Directions for this task:
Which lines of the entries below run from the one holding "adders and majority" to the one holding "AND/OR/NAND/NOR: 82 / 82 / 6.589", inclusive? Set down exactly those lines and no others.

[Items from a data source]
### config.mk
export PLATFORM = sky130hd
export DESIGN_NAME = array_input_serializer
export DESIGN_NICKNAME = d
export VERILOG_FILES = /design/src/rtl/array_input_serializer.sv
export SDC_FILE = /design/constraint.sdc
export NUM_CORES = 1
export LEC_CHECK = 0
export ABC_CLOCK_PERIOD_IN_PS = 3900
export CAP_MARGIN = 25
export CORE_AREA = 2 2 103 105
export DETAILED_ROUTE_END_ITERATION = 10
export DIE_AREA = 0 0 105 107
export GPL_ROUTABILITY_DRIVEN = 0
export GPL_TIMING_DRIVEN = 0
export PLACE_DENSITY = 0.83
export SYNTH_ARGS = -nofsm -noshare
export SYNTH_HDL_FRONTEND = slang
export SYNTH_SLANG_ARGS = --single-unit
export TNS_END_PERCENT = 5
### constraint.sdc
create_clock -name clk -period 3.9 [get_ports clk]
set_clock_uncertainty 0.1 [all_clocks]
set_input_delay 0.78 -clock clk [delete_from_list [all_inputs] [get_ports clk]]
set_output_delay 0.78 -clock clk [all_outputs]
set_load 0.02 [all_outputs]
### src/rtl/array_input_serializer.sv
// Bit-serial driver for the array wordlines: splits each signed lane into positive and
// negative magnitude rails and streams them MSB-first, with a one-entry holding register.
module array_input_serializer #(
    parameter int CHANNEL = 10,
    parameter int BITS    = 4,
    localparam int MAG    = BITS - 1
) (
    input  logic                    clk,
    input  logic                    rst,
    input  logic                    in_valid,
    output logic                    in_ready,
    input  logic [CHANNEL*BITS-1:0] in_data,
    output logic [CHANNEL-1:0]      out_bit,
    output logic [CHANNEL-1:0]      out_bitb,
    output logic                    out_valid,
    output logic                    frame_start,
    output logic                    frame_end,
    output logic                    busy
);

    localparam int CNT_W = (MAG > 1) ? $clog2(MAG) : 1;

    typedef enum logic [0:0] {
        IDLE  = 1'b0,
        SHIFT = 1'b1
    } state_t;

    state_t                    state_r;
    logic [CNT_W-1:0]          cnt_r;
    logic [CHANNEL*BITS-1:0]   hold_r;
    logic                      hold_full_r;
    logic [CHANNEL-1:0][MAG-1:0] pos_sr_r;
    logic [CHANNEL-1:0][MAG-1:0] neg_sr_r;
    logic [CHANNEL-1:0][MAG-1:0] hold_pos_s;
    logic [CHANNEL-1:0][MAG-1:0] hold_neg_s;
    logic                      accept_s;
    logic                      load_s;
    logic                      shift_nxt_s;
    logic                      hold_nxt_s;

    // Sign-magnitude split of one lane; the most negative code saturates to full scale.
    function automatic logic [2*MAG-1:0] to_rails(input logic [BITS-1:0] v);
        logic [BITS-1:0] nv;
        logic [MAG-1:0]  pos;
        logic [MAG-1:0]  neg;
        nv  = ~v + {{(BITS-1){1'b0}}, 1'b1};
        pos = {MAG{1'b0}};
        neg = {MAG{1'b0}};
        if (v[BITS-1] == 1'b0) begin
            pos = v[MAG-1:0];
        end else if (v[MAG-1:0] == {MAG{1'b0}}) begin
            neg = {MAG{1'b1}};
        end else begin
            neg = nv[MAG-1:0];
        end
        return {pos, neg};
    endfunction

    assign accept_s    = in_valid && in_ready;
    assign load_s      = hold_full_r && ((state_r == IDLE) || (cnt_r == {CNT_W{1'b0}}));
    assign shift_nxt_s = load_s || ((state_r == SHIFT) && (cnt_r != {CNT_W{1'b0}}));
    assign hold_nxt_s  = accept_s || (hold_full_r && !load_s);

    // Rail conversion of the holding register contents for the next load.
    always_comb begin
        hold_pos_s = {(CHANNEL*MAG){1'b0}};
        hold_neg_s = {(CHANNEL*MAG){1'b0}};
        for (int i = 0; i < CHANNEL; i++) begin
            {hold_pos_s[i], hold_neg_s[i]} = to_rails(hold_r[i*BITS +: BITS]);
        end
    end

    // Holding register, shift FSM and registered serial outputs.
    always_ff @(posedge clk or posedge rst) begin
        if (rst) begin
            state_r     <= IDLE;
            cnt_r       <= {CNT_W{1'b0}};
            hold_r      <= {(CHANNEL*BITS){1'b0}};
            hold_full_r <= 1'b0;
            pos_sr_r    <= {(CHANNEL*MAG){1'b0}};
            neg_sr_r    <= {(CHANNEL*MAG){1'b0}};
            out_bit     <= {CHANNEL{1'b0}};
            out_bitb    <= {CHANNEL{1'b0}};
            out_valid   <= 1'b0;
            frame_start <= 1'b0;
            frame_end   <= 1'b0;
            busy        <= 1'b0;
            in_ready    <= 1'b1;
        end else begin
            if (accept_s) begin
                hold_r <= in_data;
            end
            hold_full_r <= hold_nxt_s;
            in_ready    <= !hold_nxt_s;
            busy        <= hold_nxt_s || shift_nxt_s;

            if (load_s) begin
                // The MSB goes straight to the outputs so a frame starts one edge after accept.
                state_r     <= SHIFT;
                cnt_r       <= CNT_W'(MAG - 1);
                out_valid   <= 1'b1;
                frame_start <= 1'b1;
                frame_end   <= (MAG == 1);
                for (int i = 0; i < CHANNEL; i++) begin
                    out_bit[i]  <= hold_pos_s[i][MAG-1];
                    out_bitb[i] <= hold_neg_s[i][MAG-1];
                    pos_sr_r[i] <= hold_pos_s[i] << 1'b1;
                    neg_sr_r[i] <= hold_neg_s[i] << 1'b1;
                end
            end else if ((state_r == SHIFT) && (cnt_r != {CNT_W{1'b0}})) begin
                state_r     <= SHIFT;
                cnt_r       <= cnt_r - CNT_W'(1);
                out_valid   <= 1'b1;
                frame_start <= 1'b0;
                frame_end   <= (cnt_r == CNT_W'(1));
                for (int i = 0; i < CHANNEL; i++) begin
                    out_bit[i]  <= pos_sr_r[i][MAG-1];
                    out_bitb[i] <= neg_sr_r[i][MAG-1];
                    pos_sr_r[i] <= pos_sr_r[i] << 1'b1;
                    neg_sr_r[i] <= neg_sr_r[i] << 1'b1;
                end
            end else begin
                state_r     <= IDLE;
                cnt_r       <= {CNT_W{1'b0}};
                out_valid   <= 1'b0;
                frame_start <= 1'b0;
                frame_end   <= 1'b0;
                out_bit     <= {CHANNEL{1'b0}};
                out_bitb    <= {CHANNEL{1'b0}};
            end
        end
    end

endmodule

--

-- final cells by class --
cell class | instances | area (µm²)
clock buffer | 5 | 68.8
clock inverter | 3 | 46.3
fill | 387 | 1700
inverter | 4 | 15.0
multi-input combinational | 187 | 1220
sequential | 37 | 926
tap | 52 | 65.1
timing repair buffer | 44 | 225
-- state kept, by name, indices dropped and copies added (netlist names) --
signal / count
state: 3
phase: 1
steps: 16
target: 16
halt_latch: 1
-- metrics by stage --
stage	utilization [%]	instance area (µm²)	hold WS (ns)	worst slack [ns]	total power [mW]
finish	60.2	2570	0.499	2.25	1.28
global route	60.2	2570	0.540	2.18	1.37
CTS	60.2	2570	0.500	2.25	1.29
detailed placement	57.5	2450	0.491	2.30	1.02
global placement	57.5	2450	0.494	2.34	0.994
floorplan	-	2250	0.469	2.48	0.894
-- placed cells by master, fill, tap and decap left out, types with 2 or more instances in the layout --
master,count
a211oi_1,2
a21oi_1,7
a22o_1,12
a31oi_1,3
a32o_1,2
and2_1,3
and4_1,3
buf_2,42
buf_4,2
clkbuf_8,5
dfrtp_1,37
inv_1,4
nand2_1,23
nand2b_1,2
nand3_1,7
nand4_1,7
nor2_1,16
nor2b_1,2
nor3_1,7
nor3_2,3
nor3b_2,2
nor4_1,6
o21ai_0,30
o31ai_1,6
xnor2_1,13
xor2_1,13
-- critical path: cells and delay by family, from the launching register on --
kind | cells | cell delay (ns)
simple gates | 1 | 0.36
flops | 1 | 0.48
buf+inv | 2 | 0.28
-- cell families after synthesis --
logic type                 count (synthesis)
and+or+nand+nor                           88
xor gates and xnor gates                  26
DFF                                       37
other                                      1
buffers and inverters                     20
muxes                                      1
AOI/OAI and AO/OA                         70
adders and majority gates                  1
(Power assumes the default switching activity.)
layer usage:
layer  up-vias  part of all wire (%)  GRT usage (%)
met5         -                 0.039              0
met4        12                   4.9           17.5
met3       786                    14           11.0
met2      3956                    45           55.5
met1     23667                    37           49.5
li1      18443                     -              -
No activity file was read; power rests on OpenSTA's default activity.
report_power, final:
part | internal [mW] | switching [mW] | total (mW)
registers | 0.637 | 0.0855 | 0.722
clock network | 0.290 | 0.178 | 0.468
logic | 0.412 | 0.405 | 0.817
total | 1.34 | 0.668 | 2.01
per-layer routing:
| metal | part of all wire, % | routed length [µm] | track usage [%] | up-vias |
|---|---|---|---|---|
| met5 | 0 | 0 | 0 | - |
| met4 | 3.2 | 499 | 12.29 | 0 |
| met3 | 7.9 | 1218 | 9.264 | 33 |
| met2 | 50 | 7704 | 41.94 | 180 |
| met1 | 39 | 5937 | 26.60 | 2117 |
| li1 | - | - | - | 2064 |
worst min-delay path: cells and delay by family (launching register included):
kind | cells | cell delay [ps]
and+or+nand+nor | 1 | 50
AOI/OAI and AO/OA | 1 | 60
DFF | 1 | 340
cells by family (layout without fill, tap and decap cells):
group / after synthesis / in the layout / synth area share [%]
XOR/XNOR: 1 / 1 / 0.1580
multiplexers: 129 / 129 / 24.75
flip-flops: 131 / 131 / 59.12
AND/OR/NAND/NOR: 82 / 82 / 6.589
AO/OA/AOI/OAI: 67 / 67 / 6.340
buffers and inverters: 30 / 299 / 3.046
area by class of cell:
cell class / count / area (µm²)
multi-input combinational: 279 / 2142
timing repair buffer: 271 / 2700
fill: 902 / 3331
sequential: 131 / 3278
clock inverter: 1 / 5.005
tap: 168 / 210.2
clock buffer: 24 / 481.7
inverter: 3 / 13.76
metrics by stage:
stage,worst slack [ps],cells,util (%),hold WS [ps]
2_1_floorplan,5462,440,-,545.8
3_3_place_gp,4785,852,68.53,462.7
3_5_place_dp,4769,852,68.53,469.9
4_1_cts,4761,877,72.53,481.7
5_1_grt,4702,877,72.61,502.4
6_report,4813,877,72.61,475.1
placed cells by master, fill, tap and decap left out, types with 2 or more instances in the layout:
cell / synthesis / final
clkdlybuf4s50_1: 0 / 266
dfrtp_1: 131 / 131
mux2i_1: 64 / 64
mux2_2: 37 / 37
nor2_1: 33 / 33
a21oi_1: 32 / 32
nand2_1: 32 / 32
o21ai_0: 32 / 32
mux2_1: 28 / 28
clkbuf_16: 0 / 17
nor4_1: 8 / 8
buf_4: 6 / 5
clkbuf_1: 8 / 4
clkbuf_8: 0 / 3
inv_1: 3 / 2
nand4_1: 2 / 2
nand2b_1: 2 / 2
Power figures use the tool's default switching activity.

--

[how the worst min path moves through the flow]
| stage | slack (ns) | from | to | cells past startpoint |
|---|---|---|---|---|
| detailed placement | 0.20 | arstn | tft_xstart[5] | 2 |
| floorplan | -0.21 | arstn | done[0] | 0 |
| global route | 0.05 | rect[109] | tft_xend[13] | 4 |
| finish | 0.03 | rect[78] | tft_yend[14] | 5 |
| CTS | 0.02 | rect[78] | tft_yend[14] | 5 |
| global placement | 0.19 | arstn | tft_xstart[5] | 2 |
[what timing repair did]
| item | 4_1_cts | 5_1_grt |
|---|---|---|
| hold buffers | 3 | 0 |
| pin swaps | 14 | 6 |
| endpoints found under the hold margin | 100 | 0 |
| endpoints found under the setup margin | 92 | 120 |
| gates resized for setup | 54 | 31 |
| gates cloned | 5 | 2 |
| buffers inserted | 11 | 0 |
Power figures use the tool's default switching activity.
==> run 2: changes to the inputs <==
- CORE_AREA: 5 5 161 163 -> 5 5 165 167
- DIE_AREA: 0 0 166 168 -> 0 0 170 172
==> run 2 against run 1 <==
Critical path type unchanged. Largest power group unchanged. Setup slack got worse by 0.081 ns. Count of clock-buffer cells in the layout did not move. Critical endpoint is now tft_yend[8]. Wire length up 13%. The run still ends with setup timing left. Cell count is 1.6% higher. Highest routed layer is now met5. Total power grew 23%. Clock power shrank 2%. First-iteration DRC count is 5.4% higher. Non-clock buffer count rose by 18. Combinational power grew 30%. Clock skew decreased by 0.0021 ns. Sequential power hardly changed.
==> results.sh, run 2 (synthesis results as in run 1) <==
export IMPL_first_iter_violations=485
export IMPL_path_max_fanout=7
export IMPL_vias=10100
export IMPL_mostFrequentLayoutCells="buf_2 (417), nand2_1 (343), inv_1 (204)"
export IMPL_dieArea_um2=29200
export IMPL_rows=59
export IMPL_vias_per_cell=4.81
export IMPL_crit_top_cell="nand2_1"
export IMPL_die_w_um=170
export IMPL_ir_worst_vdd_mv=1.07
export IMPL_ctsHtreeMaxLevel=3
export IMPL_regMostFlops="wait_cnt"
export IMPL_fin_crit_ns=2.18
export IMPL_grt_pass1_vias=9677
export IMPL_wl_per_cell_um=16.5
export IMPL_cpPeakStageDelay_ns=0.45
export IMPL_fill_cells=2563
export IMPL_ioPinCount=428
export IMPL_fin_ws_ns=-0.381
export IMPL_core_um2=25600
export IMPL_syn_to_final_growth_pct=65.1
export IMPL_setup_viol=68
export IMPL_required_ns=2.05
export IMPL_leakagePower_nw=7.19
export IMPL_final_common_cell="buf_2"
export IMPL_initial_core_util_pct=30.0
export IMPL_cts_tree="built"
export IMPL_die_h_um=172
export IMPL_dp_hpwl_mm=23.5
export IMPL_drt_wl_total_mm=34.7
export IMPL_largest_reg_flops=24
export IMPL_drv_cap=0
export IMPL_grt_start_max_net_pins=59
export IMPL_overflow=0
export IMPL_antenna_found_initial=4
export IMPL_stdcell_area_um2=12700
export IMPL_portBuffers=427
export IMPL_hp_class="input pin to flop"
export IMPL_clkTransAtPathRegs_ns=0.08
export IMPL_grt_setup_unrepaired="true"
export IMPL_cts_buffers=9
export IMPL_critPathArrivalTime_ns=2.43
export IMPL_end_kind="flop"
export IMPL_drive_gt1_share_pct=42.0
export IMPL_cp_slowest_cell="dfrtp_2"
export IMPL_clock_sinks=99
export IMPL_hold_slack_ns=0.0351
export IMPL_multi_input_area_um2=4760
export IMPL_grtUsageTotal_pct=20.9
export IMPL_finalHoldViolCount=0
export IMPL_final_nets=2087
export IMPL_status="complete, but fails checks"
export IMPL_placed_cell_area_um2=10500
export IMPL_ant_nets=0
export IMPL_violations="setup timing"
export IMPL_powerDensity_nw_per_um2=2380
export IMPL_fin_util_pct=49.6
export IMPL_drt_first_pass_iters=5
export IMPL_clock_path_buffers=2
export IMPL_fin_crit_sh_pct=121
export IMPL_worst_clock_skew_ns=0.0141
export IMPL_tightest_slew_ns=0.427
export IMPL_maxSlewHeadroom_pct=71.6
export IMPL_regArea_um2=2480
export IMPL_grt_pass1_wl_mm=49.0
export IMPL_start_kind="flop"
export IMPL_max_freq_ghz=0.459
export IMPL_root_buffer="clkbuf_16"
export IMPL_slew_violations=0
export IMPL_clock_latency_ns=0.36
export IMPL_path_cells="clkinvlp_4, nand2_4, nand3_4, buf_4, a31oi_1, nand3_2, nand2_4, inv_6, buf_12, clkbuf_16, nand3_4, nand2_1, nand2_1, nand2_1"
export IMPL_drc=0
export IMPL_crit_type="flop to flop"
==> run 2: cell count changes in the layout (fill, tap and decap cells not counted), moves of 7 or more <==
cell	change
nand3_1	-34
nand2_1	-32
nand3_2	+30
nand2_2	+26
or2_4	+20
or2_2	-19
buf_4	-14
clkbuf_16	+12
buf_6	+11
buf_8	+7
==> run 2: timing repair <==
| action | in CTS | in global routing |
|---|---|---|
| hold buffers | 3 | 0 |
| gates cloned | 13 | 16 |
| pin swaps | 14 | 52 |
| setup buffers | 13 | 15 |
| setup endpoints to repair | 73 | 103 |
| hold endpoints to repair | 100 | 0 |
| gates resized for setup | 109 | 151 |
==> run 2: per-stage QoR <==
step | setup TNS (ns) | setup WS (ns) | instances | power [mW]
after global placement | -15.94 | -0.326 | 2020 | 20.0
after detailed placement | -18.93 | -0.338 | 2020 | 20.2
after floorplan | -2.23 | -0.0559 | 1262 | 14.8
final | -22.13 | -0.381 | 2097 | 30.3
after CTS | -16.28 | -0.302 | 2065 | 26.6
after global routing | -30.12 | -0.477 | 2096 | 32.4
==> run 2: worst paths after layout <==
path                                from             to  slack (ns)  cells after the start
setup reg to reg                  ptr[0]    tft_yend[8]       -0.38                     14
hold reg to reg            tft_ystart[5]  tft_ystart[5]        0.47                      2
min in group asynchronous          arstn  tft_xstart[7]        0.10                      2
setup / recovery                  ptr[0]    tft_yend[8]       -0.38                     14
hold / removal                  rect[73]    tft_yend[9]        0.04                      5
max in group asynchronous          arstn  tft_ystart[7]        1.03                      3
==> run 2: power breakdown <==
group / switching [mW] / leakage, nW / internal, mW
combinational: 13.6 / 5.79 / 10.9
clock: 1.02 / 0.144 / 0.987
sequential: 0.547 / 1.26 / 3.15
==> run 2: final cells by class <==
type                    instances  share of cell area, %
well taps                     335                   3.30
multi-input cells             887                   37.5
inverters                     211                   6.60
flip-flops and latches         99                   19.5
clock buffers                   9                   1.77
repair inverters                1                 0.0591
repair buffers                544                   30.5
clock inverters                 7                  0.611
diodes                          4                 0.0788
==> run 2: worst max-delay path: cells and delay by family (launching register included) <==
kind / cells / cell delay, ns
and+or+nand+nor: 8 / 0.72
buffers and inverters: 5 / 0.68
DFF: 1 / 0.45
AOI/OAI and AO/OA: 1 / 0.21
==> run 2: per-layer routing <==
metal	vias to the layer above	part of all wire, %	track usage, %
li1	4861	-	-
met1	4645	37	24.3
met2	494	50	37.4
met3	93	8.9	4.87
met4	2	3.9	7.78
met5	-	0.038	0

Exercise solution:
adders and majority gates                  1
(Power assumes the default switching activity.)
layer usage:
layer  up-vias  part of all wire (%)  GRT usage (%)
met5         -                 0.039              0
met4        12                   4.9           17.5
met3       786                    14           11.0
met2      3956                    45           55.5
met1     23667                    37           49.5
li1      18443                     -              -
No activity file was read; power rests on OpenSTA's default activity.
report_power, final:
part | internal [mW] | switching [mW] | total (mW)
registers | 0.637 | 0.0855 | 0.722
clock network | 0.290 | 0.178 | 0.468
logic | 0.412 | 0.405 | 0.817
total | 1.34 | 0.668 | 2.01
per-layer routing:
| metal | part of all wire, % | routed length [µm] | track usage [%] | up-vias |
|---|---|---|---|---|
| met5 | 0 | 0 | 0 | - |
| met4 | 3.2 | 499 | 12.29 | 0 |
| met3 | 7.9 | 1218 | 9.264 | 33 |
| met2 | 50 | 7704 | 41.94 | 180 |
| met1 | 39 | 5937 | 26.60 | 2117 |
| li1 | - | - | - | 2064 |
worst min-delay path: cells and delay by family (launching register included):
kind | cells | cell delay [ps]
and+or+nand+nor | 1 | 50
AOI/OAI and AO/OA | 1 | 60
DFF | 1 | 340
cells by family (layout without fill, tap and decap cells):
group / after synthesis / in the layout / synth area share [%]
XOR/XNOR: 1 / 1 / 0.1580
multiplexers: 129 / 129 / 24.75
flip-flops: 131 / 131 / 59.12
AND/OR/NAND/NOR: 82 / 82 / 6.589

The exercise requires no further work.